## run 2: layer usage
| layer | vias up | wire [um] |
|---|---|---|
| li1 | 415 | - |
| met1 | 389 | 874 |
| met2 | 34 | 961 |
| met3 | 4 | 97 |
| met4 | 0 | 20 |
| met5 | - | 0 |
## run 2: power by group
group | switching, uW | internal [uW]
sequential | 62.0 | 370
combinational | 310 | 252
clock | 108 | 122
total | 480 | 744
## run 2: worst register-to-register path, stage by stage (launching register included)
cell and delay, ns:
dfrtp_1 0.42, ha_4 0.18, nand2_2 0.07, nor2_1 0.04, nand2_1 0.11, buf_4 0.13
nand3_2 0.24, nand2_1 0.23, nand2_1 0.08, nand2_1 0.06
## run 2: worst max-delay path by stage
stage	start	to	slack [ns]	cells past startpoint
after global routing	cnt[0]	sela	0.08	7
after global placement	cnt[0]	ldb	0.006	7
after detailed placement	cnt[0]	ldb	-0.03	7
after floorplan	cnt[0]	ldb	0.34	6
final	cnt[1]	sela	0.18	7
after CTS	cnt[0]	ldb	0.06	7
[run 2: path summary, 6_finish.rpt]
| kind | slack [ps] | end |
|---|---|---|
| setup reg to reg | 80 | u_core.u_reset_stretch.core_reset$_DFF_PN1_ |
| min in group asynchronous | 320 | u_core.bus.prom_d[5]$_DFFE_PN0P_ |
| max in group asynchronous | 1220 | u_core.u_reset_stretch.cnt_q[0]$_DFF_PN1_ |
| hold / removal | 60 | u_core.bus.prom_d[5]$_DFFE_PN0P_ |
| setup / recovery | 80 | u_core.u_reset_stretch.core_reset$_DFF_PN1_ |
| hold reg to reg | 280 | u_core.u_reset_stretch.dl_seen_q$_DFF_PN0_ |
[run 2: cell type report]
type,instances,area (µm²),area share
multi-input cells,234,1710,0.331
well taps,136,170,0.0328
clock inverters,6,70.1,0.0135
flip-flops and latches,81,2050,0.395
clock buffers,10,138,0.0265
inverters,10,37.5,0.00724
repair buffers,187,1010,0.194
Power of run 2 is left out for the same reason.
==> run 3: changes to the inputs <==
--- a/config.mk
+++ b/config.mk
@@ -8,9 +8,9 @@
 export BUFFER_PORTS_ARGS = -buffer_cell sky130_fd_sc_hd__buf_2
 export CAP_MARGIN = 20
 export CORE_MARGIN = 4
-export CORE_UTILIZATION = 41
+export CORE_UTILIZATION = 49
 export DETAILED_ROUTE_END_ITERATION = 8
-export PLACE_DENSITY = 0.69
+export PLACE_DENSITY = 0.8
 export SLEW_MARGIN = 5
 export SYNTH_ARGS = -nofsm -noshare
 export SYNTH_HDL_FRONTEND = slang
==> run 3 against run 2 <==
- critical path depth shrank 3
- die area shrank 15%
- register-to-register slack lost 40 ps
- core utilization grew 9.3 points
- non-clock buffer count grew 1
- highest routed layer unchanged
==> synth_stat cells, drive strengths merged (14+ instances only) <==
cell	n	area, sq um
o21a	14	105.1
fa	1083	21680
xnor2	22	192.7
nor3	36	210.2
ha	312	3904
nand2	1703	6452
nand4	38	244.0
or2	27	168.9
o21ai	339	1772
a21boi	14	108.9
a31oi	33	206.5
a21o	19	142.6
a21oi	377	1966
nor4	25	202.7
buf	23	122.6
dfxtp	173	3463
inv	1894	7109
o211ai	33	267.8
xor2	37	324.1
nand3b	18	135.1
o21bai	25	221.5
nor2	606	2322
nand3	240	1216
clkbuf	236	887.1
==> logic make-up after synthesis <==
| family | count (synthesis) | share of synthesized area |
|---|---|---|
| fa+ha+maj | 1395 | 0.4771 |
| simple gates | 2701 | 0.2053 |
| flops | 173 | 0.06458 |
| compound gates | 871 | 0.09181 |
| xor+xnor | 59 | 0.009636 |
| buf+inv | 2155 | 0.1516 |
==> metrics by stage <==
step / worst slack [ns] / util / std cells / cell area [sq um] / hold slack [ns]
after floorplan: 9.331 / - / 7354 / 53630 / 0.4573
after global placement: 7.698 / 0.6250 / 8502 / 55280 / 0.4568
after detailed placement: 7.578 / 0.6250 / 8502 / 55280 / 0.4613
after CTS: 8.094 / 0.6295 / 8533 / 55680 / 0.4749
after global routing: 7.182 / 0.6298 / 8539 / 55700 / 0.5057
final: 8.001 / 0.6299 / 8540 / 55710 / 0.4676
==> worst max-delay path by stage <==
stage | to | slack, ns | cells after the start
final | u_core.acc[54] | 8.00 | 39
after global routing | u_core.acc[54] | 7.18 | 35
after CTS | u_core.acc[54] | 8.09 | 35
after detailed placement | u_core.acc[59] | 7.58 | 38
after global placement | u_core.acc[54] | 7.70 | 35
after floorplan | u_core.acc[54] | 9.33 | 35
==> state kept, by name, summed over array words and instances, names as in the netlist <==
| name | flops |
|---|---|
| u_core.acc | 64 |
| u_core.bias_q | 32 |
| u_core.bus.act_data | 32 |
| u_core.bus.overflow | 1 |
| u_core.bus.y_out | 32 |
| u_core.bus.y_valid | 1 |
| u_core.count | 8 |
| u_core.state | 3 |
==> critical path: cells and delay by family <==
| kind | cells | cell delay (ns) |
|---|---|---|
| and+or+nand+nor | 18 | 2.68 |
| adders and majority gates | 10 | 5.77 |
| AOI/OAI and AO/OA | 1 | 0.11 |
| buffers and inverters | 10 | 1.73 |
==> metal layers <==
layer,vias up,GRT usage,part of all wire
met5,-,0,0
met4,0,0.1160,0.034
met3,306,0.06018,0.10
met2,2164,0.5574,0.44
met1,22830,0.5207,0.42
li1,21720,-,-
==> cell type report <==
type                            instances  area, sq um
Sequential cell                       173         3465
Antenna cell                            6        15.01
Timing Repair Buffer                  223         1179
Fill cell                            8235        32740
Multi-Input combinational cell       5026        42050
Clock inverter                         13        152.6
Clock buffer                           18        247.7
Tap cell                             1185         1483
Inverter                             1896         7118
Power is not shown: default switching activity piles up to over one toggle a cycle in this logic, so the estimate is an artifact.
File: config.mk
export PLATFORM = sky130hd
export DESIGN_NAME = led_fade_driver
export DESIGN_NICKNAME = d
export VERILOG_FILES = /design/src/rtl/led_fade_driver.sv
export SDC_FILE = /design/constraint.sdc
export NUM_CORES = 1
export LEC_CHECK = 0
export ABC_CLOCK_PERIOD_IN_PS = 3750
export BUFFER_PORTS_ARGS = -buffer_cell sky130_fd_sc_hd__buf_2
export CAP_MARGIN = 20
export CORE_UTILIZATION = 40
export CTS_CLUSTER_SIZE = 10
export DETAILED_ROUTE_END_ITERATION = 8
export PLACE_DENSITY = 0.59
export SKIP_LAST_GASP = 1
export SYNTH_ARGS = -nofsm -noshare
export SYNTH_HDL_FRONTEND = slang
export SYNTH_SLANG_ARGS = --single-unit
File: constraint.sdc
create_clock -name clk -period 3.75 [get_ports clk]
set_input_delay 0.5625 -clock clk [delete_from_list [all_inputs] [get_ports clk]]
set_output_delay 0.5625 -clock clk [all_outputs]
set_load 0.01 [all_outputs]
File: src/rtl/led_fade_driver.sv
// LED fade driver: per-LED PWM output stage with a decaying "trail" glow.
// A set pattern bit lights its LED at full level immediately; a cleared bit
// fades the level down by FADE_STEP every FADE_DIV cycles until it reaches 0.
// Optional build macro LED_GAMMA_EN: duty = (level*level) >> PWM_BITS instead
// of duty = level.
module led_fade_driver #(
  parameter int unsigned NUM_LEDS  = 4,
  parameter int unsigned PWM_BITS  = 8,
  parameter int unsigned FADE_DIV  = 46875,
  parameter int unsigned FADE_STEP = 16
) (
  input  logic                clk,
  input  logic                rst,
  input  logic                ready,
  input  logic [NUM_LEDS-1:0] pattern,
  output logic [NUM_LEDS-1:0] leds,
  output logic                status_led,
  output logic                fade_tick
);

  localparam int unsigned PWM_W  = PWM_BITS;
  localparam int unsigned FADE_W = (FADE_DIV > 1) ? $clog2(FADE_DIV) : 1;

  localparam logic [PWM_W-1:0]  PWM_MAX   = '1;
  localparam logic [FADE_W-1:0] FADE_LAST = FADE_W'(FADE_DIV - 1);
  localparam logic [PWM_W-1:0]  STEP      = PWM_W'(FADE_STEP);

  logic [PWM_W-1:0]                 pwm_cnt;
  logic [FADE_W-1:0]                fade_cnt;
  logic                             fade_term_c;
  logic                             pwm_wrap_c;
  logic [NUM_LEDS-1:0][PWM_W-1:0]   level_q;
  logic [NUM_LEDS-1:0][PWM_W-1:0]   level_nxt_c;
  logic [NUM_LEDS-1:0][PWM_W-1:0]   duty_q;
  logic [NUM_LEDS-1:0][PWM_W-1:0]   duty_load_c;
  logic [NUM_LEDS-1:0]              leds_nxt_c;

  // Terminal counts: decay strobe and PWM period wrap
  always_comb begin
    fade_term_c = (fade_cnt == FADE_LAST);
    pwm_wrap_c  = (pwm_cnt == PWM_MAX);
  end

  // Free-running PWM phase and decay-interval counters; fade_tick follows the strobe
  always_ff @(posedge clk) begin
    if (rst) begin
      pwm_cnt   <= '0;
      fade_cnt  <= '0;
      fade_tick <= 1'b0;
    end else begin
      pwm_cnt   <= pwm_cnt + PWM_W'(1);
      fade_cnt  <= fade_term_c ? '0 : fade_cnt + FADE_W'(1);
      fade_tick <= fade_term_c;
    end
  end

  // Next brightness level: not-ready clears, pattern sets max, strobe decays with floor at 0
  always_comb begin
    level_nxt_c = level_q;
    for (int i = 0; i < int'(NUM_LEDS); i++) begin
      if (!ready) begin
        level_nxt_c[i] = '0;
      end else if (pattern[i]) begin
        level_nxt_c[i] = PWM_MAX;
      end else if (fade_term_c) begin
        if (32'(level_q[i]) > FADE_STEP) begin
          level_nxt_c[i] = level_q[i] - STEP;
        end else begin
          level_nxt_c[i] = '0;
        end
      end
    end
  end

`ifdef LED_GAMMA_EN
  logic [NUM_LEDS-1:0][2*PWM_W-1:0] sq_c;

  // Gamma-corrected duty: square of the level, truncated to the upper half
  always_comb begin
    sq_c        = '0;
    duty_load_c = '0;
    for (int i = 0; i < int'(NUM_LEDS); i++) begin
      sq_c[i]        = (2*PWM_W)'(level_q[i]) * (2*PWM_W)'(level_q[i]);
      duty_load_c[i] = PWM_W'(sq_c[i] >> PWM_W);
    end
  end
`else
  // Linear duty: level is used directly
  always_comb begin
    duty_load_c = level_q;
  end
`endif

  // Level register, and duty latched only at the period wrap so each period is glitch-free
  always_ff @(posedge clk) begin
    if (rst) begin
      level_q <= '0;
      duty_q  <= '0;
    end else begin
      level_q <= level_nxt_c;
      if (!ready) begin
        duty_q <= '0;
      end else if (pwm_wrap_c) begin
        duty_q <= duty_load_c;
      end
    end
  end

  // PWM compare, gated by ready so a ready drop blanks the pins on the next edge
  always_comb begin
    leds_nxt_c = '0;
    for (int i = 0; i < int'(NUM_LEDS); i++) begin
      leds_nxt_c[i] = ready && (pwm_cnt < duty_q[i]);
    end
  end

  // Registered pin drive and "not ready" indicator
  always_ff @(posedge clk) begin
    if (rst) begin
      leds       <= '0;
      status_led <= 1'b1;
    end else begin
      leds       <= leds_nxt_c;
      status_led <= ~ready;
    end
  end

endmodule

· · · · · · ·

Work to complete. Search the entries for "kind" and copy each matching line.

Result of this task.
| kind | slack [ps] | end |
| kind | cells | cell delay (ns) |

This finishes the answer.